According to Crown Limited’s proposal, the $1.5 billion complex proposed by James Packer would generate an additional $114 million in gambling taxes per year. This appears to be contradicted by PricewaterhouseCoopers Australia.
According to PwC, having two casinos so close to one another would lead to “substantial cannibalisation” from revenues by high rollers, presumably through competitive rates to these high stakes players. This would more than offset the revenues gained by high dollar Asian players making a visit to the city, according to PricewaterhouseCoopers.
No mention is made about how it would effect revenues to have Echo Entertainment own two casinos in such close proximity, but the presumption is the lack of competition would be an asset to the people of New South Wales. If the reported data from PwC proves to be correct, then it would make it much more likely the New South Wales government would choose the Echo Entertainment proposal.PricewaterhouseCoopers is a name with a lot of gravitas in the accounting world.
PricewaterhouseCoopers is the largest of the “Big Four” accountancy firms. PwC has been around in one form or another since 1849 and today has revenues in excess of $31 billion per year. The multinational corporation is based out of London, England, but it has offices in 158 countries and 776 cities worldwide. This includes 10 offices in Australia: Adelaide, Brisbane, Canberra, Gold Coast, Greater Western Sydney, Melbourne, Newcastle, Perth, Sydney, and Townsville.
PricewaterhouseCoopers is among the most trusted accounting firms in the finance industry. Statistics provides by PwC have tremendous weight, so this revelation could have an impact on the decision making process of the NSW committee which chooses between Crown Ltd and Echo Entertainment.

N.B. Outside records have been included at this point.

**config.mk**
```make
export PLATFORM = sky130hd
export DESIGN_NAME = alu_arbiter_flat
export DESIGN_NICKNAME = d
export VERILOG_FILES = /design/src/rtl/alu_arbiter_if.sv /design/src/rtl/alu_arbiter.sv /design/src/flat_wrapper.sv
export SDC_FILE = /design/constraint.sdc
export NUM_CORES = 1
export LEC_CHECK = 0
export ABC_CLOCK_PERIOD_IN_PS = 2600
export BUFFER_PORTS_ARGS = -buffer_cell sky130_fd_sc_hd__buf_4
export CAP_MARGIN = 30
export CORE_AREA = 2 2 168 170
export DETAILED_ROUTE_END_ITERATION = 10
export DIE_AREA = 0 0 170 172
export PLACE_DENSITY_LB_ADDON = 0.12
export RECOVER_POWER = 25
export SETUP_SLACK_MARGIN = 0.5
export SKIP_CTS_REPAIR_TIMING = 1
export SLEW_MARGIN = 20
export SYNTH_ARGS = -nofsm -noshare
export SYNTH_HDL_FRONTEND = slang
export SYNTH_SLANG_ARGS = --single-unit
```
**constraint.sdc**
```tcl
create_clock -name clk -period 2.6 [get_ports clk]
set_clock_uncertainty 0.1 [all_clocks]
set_input_delay 0.39 -clock clk [delete_from_list [all_inputs] [get_ports clk]]
set_output_delay 0.39 -clock clk [all_outputs]
set_load 0.01 [all_outputs]
```
### src/rtl/console_samp.sv
// console_samp: per-frame channel-scan sequencer.
// Each fs tick starts one frame. The block requests a conversion for every
// channel in turn, streams each result out over a valid/ready port, and
// returns a one-cycle fd to the tick generator after the last channel.
// Optional feature macro: CONSOLE_SAMP_TIMEOUT_EN. When it is defined, a
// conversion that goes 256 cycles without adc_ack is replaced by a marker
// sample, and the sticky adc_err port is added.
module console_samp #(
    parameter int NUM_CH = 8,   // channels per frame, 1..16
    parameter int DW     = 16   // sample width
) (
    input  logic          clk,
    input  logic          rst,       // asynchronous, active-low
    input  logic          fs,
    output logic          fd,
    output logic          adc_req,
    output logic [3:0]    adc_ch,
    input  logic          adc_ack,
    input  logic [DW-1:0] adc_data,
    output logic [DW-1:0] dout,
    output logic [3:0]    dout_ch,
    output logic          dout_vld,
    input  logic          dout_rdy,
    output logic [15:0]   frame_cnt,
`ifdef CONSOLE_SAMP_TIMEOUT_EN
    output logic          adc_err,
`endif
    output logic          overrun
);

    typedef enum logic [2:0] {
        IDLE,
        WAIT,
        REQ,
        OUT,
        DONE
    } state_t;

    localparam logic [3:0] LAST_CH = 4'(NUM_CH - 1);

    state_t        state_q, state_d;
    logic [3:0]    ch_q, ch_d;
    logic          armed_q, armed_d;
    logic          fs_prev_q, fs_prev_d;
    logic [DW-1:0] dout_q, dout_d;
    logic [3:0]    dout_ch_q, dout_ch_d;
    logic [15:0]   frame_cnt_q, frame_cnt_d;
    logic          overrun_q, overrun_d;
    logic          fs_rise;

`ifdef CONSOLE_SAMP_TIMEOUT_EN
    // Sample substituted when the ADC never answers: MSB set, rest zero.
    localparam logic [DW-1:0] TMO_DATA = {1'b1, {(DW-1){1'b0}}};

    logic [8:0] tmo_cnt_q, tmo_cnt_d;
    logic       adc_err_q, adc_err_d;
`endif

    assign fs_rise = fs & ~fs_prev_q;

    // Next-state, datapath and sticky-flag logic.
    always_comb begin
        // NOTE: every variable gets a default first, so no path can leave one
        // unassigned and infer a latch.
        state_d     = state_q;
        ch_d        = ch_q;
        armed_d     = armed_q;
        fs_prev_d   = fs;
        dout_d      = dout_q;
        dout_ch_d   = dout_ch_q;
        frame_cnt_d = frame_cnt_q;
        overrun_d   = overrun_q;
`ifdef CONSOLE_SAMP_TIMEOUT_EN
        adc_err_d   = adc_err_q;
        // Counts cycles spent in REQ; zero everywhere else, so it is zero on entry.
        tmo_cnt_d   = (state_q == REQ) ? tmo_cnt_q + 9'd1 : '0;
`endif

        // Any cycle with fs low re-arms; a level held across fd cannot retrigger.
        if (!fs) begin
            armed_d = 1'b1;
        end

        // A new fs edge while a frame is running is an error; the frame still finishes.
        if (fs_rise && (state_q == REQ || state_q == OUT || state_q == DONE)) begin
            overrun_d = 1'b1;
        end

        case (state_q)
            IDLE: state_d = WAIT;

            WAIT: begin
                if (fs && armed_q) begin
                    state_d = REQ;
                    ch_d    = '0;
                    armed_d = 1'b0;
                end
            end

            REQ: begin
                if (adc_ack) begin
                    dout_d    = adc_data;
                    dout_ch_d = ch_q;
                    state_d   = OUT;
                end
`ifdef CONSOLE_SAMP_TIMEOUT_EN
                else if (tmo_cnt_q == 9'd255) begin
                    dout_d    = TMO_DATA;
                    dout_ch_d = ch_q;
                    adc_err_d = 1'b1;
                    state_d   = OUT;
                end
`endif
            end

            OUT: begin
                if (dout_rdy) begin
                    if (ch_q == LAST_CH) begin
                        state_d = DONE;
                    end else begin
                        ch_d    = ch_q + 4'd1;
                        state_d = REQ;
                    end
                end
            end

            DONE: begin
                frame_cnt_d = frame_cnt_q + 16'd1;
                state_d     = WAIT;
            end

            default: state_d = IDLE;
        endcase
    end

    // State and datapath registers.
    always_ff @(posedge clk or negedge rst) begin
        if (!rst) begin
            state_q     <= IDLE;
            ch_q        <= '0;
            armed_q     <= 1'b1;
            fs_prev_q   <= 1'b0;
            dout_q      <= '0;
            dout_ch_q   <= '0;
            frame_cnt_q <= '0;
            overrun_q   <= 1'b0;
`ifdef CONSOLE_SAMP_TIMEOUT_EN
            tmo_cnt_q   <= '0;
            adc_err_q   <= 1'b0;
`endif
        end else begin
            // NOTE: non-blocking assignments so every flop samples pre-edge values.
            state_q     <= state_d;
            ch_q        <= ch_d;
            armed_q     <= armed_d;
            fs_prev_q   <= fs_prev_d;
            dout_q      <= dout_d;
            dout_ch_q   <= dout_ch_d;
            frame_cnt_q <= frame_cnt_d;
            overrun_q   <= overrun_d;
`ifdef CONSOLE_SAMP_TIMEOUT_EN
            tmo_cnt_q   <= tmo_cnt_d;
            adc_err_q   <= adc_err_d;
`endif
        end
    end

    // Moore outputs decoded from the state register.
    assign fd        = (state_q == DONE);
    assign adc_req   = (state_q == REQ);
    assign dout_vld  = (state_q == OUT);
    assign adc_ch    = ch_q;
    assign dout      = dout_q;
    assign dout_ch   = dout_ch_q;
    assign frame_cnt = frame_cnt_q;
    assign overrun   = overrun_q;
`ifdef CONSOLE_SAMP_TIMEOUT_EN
    assign adc_err   = adc_err_q;
`endif

endmodule

### config.mk
export PLATFORM = sky130hd
export DESIGN_NAME = console_samp
export DESIGN_NICKNAME = d
export VERILOG_FILES = /design/src/rtl/console_samp.sv
export SDC_FILE = /design/constraint.sdc
export NUM_CORES = 1
export LEC_CHECK = 0
export ABC_AREA = 1
export CORE_MARGIN = 5
export CORE_UTILIZATION = 66
export CTS_CLUSTER_SIZE = 30
export DETAILED_ROUTE_END_ITERATION = 10
export DONT_BUFFER_PORTS = 1
export PLACE_DENSITY = 0.81
export SYNTH_ARGS = -nofsm -noshare
export SYNTH_HDL_FRONTEND = slang
export SYNTH_SLANG_ARGS = --single-unit
### constraint.sdc
create_clock -name clk -period 4.1 [get_ports clk]
set_clock_uncertainty 0.1 [all_clocks]
set_input_delay 0.41 -clock clk [delete_from_list [all_inputs] [get_ports clk]]
set_output_delay 0.41 -clock clk [all_outputs]
set_load 0.05 [all_outputs]
==> key figures <==
Status
  – Status: finished, final reports clean

Timing
  – RSZ-0062 raised after global routing: false
  – Rel. slew slack: between 50% and 60%
  – Max Clk Rate: between 400 and 500 MHz
  – Share of the clock period used by the worst path: 51.0%
  – Final Max Tran Viols: 0
  – Final hold vios: 0
  – Worst-margin pin slew: approximately 0.62 ns
  – Hold Slack: 0.0908 ns
  – Count of final setup violators: 0
  – Final Critical Period: about 2.1 ns
  – Setup TNS: 0 ns

Synthesis
  – Main combinational cell family by area after synthesis: simple AND/OR/NAND/NOR gates
  – Syn Nets: 254
  – Post-Synth Adder-Cell Area: ~1.2%
  – Multiplexer area fraction after synthesis: 0%
  – Mapped cell area: 2050 um^2
  – Simple-Gate Fraction of Synth Area: 29.7%
  – Unique cell type count in the Yosys netlist: 24
  – Commonest cells in the netlist: nand2_1 (78), dfrtp_1 (45), nand3_1 (28)
  – Synth top area cells: dfrtp_1 (55%), nand2_1 (14%), nand3_1 (6.8%), inv_1 (3.3%), xor2_1 (3.0%)
  – Post-Synth XOR/XNOR Area: between 5 and 6%
  – Post-synth ARST share: 100%
  – Yosys warns: 0
  – Post-synthesis sequential area ratio: a little under three fifths
  – Synth Area in Compound Gates: under 10%
  – Number of synthesized register bits: 46
  – Synth area leader: dfrtp_1
  – Synth Flop Type: dfrtp_1
  – Top-count cell post-synth: nand2_1
  – Post-Synthesis Cells: 231
  – Synth top area share: 54.9%
  – Avg Cell Area, Syn: approximately 8.9 um^2
  – Number of flops mapped to enable cells by yosys: 0

Power and ir drop
  – P per Cell Area: between 600 and 700 nW/um^2
  – Internal Pwr Total: between 0.7 and 0.8 mW
  – Clk pwr share: approximately an eighth
  – VDD IR max: 0.406 mV
  – Seq pwr share: 64.5%
  – Logic pwr share: between 20% and 30%
  – Leakage power: around 1.1 nW
  – Switching Fraction: 51.5%
  – Net Switching: between 0.7 and 0.8 mW

Clocking
  – Clk_lat worst skew: 0.34 ns
  – CTS Buf Count: 5
  – Clock Tree Buf Depth: 2
  – Clock slew at reported path FFs: approximately 0.12 ns
  – Clock root cell: clkbuf_4
  – Clock H-tree levels: 2
  – Postcts setup bufs: 0
  – CTS tree: built
  – Sink Count: 46

Floorplan
  – Core area: ~3000 um^2
  – Die Ht: ~66 um
  – Chip Width: around 66 um
  – IO Pins: 65
  – Rows: 20
  – Die area: between 4000 and 5000 um^2
  – Starting Density: between 60% and 70%

Worst setup path
  – CP Capture Type: output port
  – CP Launch Type: flop
  – Critical path class: flop to output port
  – CP max FO: 7
  – Setup crit start: state_q[0]
  – R2r startpoint: state_q[2]
  – Critical path arrival: around 1.6 ns
  – Crit path required time: roughly 3.6 ns

Place
  – Port Buffers: 0
  – Gp weighted congestion: roughly 0.74
  – DP HPWL: 3.05 mm

Routing
  – Post-DRT Antenna Nets: 0
  – Vias: around 1500
  – Routed wire length: between 4 and 5 mm
  – DRC violations left: 0
  – DR iter-0 viols: 53
  – Drt wl/cell: between 10 and 15 um
  – Vias per cell: 5.44
  – DR pass1 iterations: 4

Cells and area
  – Share of cells above drive strength 1: 8.47%
  – Fin util: between 70% and 80%
  – Final Net Count: roughly 260
  – Diodes inserted: 0
  – Area growth, synth to finish: 6.22%

GRT
  – Total GRT Usage: 21.1%
  – Global-route wire length before repair: between 6 and 7 mm
  – Initial antenna violation count: 0
  – Largest net degree at the start of global routing: 47
  – GR Overflow Total: 0
  – Vias in the first global route: between 1500 and 2000

Run
  – Max cap viols: 0

Min path
  – Worst Hold Launch: adc_data[13]
  – Worst min path class: primary input to flop
[per-layer routing]
layer | wire (um) | vias up | GRT usage [%]
met1 | 1530 | 722 | 22.0
met2 | 2170 | 58 | 37.2
met3 | 354 | 7 | 7.86
met4 | 61 | 0 | 9.59
met5 | 0 | - | 0
li1 | - | 736 | -
[power by group through the flow]
stage | logic, mW | clock network [mW] | registers [mW]
4_1_cts | 0.331 | 0.195 | 0.947
3_3_place_gp | 0.297 | 0 | 0.953
5_1_grt | 0.383 | 0.217 | 0.960
2_1_floorplan | 0.267 | 0 | 0.925
6_report | 0.328 | 0.192 | 0.946
3_5_place_dp | 0.320 | 0 | 0.955
[cells by family after synthesis]
group	after synthesis
simple gates	136
flops	46
buf+inv	24
xor+xnor	13
compound gates	10
fa+ha+maj	2
[per-stage QoR]
| step | area, um^2 | cells | setup WS [ns] | power, mW |
|---|---|---|---|---|
| after floorplan | 2050 | 231 | 2.39 | 1.19 |
| final | 2180 | 280 | 2.01 | 1.47 |
| after detailed placement | 2090 | 270 | 2.11 | 1.28 |
| after CTS | 2180 | 280 | 1.99 | 1.47 |
| after global routing | 2180 | 280 | 1.91 | 1.56 |
| after global placement | 2090 | 270 | 2.23 | 1.25 |
[final timing paths]
path	cells after the start	to	slack, ns
worst max-delay path	3	fd	2.01
worst min-delay path	2	dout[13]	0.09
worst max register to register	5	dout[14]	2.12
worst min register to register	2	armed_q	0.38
max in group asynchronous	2	armed_q	3.21
min in group asynchronous	2	frame_cnt[12]	0.43
[flip-flops by register name, indices dropped and copies added (netlist names)]
signal,cells
fs_prev_q,1
dout,16
state_q,3
overrun,1
armed_q,1
frame_cnt,16
adc_ch,4
dout_ch,4
[worst max-delay path, cell delays in order (launching register included)]
cell     delay (ns)
dfrtp_1        0.46
nor2_2         0.20
nand2_2        0.17
inv_1          0.41
[cell type report]
type	count	area, um^2
clock buffers	7	45.0
fillers	235	850
inverters	18	67.6
multi-input cells	161	811
flip-flops and latches	46	1150
well taps	44	55.1
repair buffers	4	47.5
[what timing repair did]
item	CTS	global route
endpoints found under the setup margin	0	0
hold buffers	3	0
hold endpoints to repair	48	0
resized for setup	0	0
[layout by cell type (no fill, tap or decap), types with 2 or more instances in the layout]
cell            n
nand2_1        78
dfrtp_1        45
nand3_1        28
inv_1          18
nor2_1         13
xor2_1          7
xnor2_1         6
clkbuf_4        5
o21ai_1         4
o21ai_0         4
nor2_2          3
nor3_1          3
nor2_4          3
nand2_2         2
nand3b_1        2
ha_1            2
clkbuf_1        2
dlygate4sd3_1   2
Power figures use the tool's default switching activity.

As the time for the final decision nears, all gloves are off in the competition between the owners of Australia’s top two casino. James Packer’s Crown Limited owns the Crown Melbourne and Crown Perth, while Echo Entertainment is a subsidiary of TABCORP and the owner of the Star Sydney Casino, which has long held the casino monopoly in New South Wales. Packer’s challenge of that monopoly has created a fierce competition.
James Packer bought 10% of the shares in Echo Entertainment to hedge bets in case Echo won, while also suggesting Echo needed Crown’s money to finish such a project. Echo’s chief executive John Redmond contested those claims, saying a line of investors would be happy to buy Packer’s shares of the company and take a chance on the windfall winning the NSW bidding process would bring. Then reports surfaced on TV of a drinking scandal for Redmond, which Redmond and Echo quickly investigated and refuted, later implying their business rivals may have floated such a rumour.
Then the Star Sydney ejected Joel Madden, star of 9 Network’s The Voice. Nine Network CEO David Gyngell was James Packer’s flat mate and also the best man at Packer’s wedding. Madden was reported to have been carrying a small amount of cannabis, but some interpreted the fiasco as a kind of gamesmanship between business rivals.
Now a freedom of information investigation by Fairfax Media shows the Redmond’s company had submitted this data in a December 2012 submission to the government of New South Wales, suggesting PwC did not believe Packer’s casino project was sound. In their report, the Crown Sydney Resort & Casino would cost the New South Wales government about $14 million per year (from current revenues) by the year 2025.
All of this is speculation at this point. Seemingly important information can later turn out to be misinformation, as rumour and innuendo is like the fog of war in corporate competition. Only when we learn about the winner of the casino wars will we know which data was correct and pivotal.